*** Block opens ***

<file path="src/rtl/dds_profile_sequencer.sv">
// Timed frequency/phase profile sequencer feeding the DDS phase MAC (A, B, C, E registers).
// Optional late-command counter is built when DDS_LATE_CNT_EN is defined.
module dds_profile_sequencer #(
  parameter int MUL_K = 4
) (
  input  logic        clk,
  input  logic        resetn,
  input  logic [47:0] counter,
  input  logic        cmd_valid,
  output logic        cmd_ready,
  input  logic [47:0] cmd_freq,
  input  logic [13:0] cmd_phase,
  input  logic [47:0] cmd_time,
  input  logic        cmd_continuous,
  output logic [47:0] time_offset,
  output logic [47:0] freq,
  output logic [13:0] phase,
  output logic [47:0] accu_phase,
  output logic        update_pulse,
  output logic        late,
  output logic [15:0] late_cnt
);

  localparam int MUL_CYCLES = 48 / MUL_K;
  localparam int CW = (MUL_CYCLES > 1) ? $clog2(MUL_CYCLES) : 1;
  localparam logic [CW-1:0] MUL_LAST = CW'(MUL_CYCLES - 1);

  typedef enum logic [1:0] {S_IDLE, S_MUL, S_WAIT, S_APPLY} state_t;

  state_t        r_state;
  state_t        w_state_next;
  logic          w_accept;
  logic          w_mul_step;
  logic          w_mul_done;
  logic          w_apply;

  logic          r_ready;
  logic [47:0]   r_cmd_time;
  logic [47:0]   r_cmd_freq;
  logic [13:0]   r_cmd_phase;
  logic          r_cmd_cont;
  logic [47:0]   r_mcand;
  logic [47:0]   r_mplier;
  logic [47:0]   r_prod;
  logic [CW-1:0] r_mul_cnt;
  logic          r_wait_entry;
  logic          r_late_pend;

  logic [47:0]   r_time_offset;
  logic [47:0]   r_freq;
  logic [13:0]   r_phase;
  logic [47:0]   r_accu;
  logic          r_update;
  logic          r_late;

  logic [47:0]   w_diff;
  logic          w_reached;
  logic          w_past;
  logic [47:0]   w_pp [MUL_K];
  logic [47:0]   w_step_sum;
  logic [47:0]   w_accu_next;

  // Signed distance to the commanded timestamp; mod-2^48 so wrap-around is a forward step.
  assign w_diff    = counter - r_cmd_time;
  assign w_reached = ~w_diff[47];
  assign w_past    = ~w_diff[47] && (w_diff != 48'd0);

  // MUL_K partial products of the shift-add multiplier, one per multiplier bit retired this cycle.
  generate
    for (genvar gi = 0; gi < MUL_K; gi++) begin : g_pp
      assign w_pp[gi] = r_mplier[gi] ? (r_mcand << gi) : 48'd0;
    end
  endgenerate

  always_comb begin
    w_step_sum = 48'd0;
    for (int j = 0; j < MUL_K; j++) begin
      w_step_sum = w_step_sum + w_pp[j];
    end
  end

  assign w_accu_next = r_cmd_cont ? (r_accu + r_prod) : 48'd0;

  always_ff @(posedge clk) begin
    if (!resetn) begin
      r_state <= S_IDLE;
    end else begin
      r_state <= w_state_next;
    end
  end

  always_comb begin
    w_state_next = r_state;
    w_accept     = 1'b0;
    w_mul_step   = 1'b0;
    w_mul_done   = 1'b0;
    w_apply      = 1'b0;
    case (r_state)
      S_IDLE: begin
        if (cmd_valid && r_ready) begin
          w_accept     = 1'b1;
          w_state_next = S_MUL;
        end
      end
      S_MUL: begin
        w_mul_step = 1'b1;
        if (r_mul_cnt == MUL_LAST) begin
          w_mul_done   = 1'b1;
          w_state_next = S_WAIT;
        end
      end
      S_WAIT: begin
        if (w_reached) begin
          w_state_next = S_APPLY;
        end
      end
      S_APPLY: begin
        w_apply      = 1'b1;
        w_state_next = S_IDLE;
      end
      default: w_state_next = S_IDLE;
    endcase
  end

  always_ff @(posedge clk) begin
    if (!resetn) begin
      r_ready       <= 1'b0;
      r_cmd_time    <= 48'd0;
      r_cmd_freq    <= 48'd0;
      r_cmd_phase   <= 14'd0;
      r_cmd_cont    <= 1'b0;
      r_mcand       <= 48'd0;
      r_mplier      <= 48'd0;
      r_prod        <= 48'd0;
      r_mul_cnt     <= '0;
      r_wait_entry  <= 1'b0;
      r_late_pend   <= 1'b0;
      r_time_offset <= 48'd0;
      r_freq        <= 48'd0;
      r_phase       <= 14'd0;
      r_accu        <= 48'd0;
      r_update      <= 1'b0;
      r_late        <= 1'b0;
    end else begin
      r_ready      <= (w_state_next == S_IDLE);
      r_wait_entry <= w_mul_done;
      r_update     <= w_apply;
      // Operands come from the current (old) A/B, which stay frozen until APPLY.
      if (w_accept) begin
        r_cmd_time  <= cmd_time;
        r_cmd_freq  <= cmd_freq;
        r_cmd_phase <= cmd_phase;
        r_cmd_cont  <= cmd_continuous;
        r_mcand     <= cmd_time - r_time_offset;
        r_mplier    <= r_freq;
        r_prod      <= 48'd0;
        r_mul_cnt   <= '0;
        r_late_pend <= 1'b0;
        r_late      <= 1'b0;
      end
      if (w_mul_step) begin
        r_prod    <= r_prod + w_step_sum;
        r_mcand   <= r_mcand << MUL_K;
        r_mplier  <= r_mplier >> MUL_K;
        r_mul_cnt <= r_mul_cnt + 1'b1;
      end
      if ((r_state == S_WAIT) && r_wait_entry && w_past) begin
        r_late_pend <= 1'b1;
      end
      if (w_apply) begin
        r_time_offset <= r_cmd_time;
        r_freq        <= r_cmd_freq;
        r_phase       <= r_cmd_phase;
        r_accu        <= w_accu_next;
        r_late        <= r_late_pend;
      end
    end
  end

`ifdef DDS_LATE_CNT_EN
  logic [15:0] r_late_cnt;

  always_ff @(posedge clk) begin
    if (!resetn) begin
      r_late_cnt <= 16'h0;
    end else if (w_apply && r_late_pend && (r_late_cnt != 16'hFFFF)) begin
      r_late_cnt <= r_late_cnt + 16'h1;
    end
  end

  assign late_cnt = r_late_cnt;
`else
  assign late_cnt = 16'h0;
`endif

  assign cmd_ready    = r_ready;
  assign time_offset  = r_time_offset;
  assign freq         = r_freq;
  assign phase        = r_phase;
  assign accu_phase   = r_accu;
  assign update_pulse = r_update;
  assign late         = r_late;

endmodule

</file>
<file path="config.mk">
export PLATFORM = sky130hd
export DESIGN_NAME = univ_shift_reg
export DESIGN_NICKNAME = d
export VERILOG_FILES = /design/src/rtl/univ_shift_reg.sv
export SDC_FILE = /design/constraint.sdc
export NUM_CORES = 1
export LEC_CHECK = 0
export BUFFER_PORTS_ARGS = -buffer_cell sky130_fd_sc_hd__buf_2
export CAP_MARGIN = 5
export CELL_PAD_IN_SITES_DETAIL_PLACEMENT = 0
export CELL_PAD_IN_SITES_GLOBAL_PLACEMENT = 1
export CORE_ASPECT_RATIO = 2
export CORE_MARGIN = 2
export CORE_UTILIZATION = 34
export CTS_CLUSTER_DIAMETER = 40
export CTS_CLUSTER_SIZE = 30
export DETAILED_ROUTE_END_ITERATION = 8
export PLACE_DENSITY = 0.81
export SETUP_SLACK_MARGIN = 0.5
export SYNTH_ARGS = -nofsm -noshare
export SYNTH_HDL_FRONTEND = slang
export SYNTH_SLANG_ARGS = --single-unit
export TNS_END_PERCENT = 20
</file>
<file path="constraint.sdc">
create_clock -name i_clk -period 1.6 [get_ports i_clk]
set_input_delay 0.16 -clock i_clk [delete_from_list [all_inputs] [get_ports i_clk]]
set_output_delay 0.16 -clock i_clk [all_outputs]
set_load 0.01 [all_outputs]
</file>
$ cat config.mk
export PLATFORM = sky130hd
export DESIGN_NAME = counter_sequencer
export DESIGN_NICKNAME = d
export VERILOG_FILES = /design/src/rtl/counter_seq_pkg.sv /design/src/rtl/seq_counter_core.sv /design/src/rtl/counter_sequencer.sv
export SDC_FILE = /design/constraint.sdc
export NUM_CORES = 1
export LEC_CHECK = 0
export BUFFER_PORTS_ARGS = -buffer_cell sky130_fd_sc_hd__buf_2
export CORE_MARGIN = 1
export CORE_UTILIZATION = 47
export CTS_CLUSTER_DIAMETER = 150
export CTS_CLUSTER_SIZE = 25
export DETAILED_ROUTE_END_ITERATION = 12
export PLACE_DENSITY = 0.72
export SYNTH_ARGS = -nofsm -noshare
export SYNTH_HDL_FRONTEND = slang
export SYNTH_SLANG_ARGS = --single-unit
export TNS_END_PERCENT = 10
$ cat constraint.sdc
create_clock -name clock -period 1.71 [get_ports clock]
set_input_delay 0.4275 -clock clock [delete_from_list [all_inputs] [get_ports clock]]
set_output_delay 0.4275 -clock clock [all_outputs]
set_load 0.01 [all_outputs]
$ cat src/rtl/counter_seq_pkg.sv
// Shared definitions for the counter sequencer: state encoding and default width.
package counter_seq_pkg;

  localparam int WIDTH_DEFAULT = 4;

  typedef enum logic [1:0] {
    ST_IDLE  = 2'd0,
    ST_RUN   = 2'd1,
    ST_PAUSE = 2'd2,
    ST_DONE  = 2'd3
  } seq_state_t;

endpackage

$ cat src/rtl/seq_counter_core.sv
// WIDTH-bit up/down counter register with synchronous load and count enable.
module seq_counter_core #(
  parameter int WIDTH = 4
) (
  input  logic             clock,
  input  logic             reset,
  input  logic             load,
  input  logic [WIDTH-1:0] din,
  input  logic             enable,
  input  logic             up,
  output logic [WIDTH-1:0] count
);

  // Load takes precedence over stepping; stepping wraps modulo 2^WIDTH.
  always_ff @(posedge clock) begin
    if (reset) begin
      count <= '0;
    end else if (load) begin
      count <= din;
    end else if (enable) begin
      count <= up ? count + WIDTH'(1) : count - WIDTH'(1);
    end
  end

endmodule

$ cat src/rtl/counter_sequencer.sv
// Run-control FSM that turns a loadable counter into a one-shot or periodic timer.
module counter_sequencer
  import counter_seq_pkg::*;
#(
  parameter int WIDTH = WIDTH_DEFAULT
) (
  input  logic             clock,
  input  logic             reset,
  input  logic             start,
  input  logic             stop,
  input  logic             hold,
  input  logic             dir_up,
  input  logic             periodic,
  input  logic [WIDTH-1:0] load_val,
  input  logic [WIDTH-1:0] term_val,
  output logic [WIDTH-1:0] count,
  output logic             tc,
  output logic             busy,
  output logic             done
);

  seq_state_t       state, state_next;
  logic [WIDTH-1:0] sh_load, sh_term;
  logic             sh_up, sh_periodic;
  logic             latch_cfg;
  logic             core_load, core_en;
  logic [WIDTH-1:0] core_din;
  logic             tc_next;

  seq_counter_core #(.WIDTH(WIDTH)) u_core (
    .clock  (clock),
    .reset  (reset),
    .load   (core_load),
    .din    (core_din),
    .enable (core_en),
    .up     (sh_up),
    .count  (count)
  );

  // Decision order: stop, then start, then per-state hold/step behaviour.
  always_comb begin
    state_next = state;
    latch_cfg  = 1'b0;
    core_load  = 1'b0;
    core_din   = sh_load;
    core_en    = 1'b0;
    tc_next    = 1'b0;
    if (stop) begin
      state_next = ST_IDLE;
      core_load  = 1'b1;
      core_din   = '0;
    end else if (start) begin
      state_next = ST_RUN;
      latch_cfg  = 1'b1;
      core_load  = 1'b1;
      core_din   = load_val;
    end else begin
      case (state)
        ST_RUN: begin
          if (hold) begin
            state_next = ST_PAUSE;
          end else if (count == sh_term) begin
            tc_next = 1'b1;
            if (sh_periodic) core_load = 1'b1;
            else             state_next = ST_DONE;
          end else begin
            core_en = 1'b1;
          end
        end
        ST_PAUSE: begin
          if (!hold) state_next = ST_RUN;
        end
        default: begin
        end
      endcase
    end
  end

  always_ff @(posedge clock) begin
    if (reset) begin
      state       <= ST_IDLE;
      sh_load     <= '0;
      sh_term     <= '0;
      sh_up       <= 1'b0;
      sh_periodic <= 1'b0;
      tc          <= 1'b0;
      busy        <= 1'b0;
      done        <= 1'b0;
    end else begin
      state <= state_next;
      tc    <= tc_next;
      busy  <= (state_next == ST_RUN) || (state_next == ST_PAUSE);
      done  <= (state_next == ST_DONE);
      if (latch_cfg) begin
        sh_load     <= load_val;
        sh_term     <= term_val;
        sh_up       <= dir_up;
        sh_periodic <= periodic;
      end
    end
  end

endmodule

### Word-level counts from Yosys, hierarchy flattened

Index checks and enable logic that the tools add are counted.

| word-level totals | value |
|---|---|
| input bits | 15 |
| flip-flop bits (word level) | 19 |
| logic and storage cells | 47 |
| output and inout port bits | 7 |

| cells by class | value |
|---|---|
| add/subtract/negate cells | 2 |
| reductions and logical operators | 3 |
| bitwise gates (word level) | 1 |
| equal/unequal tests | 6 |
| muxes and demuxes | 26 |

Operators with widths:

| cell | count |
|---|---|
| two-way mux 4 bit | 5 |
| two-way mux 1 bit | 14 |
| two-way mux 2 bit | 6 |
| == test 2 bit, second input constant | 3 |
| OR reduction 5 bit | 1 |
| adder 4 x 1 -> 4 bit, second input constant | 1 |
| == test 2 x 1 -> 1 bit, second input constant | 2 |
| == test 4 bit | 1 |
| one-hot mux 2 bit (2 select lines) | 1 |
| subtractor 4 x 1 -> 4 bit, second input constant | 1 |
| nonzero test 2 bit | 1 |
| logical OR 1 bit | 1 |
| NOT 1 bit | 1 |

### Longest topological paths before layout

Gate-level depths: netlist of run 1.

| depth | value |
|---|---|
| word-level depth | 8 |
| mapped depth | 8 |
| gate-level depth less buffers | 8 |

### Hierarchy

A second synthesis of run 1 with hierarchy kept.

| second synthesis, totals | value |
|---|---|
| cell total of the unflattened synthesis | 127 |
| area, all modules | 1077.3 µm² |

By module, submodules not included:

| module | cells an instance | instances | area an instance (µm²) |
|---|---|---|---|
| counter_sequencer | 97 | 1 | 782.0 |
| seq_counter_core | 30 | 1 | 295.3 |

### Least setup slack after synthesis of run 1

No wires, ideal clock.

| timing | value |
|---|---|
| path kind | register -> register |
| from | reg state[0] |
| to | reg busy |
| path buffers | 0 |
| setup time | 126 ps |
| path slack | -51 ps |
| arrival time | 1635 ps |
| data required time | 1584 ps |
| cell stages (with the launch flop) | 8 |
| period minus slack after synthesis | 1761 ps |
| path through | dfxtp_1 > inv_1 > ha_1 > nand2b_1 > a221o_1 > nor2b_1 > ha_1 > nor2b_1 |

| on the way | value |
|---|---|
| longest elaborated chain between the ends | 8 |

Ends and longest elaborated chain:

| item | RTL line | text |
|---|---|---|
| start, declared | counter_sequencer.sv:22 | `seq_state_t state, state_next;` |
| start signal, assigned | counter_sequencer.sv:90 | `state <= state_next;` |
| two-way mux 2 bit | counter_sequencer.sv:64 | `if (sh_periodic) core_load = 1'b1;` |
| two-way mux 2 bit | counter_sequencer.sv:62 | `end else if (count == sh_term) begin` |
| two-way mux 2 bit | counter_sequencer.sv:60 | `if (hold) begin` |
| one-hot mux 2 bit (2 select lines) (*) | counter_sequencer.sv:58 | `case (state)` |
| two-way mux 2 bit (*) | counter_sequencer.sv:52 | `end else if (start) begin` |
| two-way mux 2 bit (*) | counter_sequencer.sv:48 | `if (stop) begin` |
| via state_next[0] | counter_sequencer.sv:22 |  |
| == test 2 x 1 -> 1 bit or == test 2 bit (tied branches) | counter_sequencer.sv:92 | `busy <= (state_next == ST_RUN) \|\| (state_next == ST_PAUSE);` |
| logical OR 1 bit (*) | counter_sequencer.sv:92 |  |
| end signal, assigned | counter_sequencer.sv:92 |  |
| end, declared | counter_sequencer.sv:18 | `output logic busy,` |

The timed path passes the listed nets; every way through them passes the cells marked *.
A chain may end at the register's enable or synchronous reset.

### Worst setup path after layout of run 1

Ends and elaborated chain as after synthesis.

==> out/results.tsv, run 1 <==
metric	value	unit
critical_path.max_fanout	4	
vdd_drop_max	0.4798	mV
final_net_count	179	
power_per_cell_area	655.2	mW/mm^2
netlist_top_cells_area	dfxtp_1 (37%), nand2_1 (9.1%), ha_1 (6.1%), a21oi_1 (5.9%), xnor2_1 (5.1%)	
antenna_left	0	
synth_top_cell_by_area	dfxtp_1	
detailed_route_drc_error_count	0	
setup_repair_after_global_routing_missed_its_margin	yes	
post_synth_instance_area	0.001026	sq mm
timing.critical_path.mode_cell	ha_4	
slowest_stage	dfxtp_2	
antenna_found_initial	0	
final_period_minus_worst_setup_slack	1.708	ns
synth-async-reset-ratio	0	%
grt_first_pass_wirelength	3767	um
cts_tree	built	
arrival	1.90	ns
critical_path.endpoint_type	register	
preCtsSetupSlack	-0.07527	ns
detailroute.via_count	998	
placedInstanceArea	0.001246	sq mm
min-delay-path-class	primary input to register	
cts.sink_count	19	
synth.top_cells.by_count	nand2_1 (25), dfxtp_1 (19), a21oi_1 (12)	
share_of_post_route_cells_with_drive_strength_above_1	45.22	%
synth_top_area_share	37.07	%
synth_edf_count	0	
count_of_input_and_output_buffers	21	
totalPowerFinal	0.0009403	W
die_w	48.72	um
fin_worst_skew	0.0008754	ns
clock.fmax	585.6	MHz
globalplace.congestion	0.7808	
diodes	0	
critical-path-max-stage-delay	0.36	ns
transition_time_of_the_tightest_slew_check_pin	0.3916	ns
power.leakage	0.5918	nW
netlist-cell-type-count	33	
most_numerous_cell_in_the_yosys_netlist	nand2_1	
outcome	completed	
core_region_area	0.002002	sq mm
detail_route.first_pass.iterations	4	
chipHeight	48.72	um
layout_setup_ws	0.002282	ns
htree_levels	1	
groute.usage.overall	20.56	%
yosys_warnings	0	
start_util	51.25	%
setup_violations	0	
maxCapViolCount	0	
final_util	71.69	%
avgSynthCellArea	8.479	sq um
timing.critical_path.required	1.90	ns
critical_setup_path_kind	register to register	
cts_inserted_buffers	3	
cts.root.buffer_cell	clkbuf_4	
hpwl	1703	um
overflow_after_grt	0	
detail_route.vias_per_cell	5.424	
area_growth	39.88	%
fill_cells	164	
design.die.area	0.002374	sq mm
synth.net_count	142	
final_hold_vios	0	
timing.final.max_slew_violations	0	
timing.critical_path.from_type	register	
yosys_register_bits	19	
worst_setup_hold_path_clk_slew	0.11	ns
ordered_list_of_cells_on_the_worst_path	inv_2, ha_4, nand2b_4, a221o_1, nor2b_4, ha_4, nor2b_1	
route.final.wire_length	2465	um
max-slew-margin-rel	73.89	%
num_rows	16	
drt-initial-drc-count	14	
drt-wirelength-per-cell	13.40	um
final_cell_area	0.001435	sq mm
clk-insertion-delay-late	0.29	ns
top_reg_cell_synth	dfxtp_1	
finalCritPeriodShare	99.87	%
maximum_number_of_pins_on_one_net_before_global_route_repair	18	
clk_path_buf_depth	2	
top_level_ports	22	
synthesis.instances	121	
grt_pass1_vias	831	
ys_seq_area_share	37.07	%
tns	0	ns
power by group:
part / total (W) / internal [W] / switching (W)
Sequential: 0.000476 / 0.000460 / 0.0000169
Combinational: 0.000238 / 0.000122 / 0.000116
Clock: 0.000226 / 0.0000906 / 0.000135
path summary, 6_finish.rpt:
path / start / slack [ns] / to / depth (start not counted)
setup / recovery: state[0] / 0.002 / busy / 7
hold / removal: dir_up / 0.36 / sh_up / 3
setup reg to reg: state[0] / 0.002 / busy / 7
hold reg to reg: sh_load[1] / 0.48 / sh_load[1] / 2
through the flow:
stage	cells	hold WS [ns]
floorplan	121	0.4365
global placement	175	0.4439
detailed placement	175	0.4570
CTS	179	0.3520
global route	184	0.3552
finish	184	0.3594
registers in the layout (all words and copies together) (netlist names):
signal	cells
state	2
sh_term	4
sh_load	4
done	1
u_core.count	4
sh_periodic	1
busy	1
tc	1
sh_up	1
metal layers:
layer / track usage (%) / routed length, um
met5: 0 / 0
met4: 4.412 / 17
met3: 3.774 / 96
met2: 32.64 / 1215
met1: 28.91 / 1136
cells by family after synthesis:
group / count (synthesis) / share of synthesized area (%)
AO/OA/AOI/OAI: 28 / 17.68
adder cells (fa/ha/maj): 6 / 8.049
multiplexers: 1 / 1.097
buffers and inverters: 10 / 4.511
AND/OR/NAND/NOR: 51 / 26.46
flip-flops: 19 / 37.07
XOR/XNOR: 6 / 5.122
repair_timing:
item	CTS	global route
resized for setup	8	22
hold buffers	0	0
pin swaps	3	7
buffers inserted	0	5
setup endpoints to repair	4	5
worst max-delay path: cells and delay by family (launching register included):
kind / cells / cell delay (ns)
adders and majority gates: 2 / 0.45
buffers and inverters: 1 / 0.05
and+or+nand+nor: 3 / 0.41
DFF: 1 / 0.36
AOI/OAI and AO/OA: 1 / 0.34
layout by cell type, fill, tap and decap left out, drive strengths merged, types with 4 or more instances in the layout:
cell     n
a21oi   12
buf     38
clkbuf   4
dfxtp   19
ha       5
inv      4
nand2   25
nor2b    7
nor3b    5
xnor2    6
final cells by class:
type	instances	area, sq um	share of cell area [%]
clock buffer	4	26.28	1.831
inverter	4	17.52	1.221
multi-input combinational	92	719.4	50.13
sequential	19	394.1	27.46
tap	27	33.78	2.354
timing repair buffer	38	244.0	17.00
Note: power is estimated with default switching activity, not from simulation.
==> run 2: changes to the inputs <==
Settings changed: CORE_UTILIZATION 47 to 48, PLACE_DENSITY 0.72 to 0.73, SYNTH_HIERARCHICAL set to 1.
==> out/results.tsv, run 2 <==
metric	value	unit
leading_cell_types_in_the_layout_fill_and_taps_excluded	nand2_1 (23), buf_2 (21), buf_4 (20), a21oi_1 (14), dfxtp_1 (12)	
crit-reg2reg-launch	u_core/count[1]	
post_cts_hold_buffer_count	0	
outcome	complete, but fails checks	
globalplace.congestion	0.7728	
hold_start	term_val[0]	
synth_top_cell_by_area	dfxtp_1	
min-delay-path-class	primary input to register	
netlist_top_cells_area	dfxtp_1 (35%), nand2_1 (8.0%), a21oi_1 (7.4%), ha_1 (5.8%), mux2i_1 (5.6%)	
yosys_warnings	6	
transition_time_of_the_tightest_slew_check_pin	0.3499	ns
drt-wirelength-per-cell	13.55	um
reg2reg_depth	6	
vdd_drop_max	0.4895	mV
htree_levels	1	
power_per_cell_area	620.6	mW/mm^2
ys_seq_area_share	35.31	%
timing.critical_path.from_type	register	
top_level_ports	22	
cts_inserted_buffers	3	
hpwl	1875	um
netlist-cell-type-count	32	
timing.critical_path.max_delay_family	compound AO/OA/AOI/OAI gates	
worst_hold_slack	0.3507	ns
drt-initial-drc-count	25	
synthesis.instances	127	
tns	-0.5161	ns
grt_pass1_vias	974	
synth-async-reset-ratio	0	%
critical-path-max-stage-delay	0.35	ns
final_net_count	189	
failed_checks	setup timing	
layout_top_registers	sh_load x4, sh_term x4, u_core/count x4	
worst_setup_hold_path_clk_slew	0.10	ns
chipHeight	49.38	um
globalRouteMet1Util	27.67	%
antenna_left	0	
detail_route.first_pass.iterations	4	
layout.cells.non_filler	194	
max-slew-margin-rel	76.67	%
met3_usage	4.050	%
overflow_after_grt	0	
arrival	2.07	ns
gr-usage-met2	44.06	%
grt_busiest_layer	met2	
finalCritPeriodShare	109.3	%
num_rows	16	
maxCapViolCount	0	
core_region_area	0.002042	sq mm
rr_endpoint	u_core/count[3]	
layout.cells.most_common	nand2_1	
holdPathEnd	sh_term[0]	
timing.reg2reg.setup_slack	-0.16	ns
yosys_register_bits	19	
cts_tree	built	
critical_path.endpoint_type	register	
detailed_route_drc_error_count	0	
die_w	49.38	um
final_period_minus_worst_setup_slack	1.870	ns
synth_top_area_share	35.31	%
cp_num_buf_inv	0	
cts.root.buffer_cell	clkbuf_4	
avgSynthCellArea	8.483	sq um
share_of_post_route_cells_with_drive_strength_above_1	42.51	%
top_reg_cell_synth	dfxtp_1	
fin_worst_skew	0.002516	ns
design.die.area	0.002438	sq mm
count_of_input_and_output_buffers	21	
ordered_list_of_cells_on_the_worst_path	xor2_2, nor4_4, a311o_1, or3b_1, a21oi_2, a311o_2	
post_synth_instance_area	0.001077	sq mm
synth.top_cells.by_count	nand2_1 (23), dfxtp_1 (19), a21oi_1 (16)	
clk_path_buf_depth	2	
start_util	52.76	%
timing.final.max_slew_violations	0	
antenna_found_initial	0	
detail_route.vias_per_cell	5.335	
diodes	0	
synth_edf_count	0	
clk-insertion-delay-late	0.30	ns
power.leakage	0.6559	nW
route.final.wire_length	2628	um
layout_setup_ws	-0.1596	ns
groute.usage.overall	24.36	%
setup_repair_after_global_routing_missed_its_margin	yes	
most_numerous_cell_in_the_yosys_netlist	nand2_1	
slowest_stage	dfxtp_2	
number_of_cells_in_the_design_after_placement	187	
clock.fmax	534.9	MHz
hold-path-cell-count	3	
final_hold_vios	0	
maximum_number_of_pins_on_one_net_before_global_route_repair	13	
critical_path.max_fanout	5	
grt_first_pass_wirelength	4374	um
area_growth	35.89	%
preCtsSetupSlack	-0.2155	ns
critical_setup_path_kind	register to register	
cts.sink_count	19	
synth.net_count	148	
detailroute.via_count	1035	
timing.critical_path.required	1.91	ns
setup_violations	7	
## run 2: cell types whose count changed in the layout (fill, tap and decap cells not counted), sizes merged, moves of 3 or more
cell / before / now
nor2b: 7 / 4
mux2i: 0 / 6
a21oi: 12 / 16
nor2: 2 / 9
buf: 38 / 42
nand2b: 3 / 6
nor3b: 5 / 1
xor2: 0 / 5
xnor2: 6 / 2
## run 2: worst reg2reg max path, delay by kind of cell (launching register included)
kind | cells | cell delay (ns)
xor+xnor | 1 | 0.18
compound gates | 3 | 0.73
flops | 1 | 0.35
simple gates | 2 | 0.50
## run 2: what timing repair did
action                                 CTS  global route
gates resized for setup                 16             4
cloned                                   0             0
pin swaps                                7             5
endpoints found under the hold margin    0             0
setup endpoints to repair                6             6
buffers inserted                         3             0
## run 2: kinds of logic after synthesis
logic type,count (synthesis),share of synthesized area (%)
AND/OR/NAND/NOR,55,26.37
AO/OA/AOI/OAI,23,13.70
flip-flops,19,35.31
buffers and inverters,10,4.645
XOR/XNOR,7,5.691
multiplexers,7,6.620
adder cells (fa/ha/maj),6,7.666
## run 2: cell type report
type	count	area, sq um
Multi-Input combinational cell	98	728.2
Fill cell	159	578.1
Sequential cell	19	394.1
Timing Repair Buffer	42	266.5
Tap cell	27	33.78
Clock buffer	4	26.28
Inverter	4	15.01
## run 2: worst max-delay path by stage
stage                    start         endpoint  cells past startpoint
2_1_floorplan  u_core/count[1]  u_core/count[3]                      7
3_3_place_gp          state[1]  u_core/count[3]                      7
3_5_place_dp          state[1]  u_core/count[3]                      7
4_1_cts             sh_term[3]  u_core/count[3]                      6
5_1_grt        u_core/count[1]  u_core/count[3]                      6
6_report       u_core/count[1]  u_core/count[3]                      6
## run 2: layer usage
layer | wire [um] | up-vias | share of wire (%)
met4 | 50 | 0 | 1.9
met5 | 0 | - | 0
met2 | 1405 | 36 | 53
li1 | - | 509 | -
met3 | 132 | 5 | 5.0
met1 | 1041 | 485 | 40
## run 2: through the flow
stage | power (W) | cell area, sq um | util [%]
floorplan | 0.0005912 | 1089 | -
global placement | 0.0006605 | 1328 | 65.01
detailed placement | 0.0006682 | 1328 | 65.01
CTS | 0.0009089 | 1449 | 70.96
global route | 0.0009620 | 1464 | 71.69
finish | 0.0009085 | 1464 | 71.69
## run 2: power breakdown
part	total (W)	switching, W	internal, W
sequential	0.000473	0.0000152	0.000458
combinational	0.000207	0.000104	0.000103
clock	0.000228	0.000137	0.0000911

*** Block closes ***

## YOUR GOAL
From the material above, set down exactly the lines between the line holding "OR 1 bit | 1 |" and the line holding "buffers | 0 |", inclusive. Include nothing else.

## TASK ANSWER
| logical OR 1 bit | 1 |
| NOT 1 bit | 1 |

### Longest topological paths before layout

Gate-level depths: netlist of run 1.

| depth | value |
|---|---|
| word-level depth | 8 |
| mapped depth | 8 |
| gate-level depth less buffers | 8 |

### Hierarchy

A second synthesis of run 1 with hierarchy kept.

| second synthesis, totals | value |
|---|---|
| cell total of the unflattened synthesis | 127 |
| area, all modules | 1077.3 µm² |

By module, submodules not included:

| module | cells an instance | instances | area an instance (µm²) |
|---|---|---|---|
| counter_sequencer | 97 | 1 | 782.0 |
| seq_counter_core | 30 | 1 | 295.3 |

### Least setup slack after synthesis of run 1

No wires, ideal clock.

| timing | value |
|---|---|
| path kind | register -> register |
| from | reg state[0] |
| to | reg busy |
| path buffers | 0 |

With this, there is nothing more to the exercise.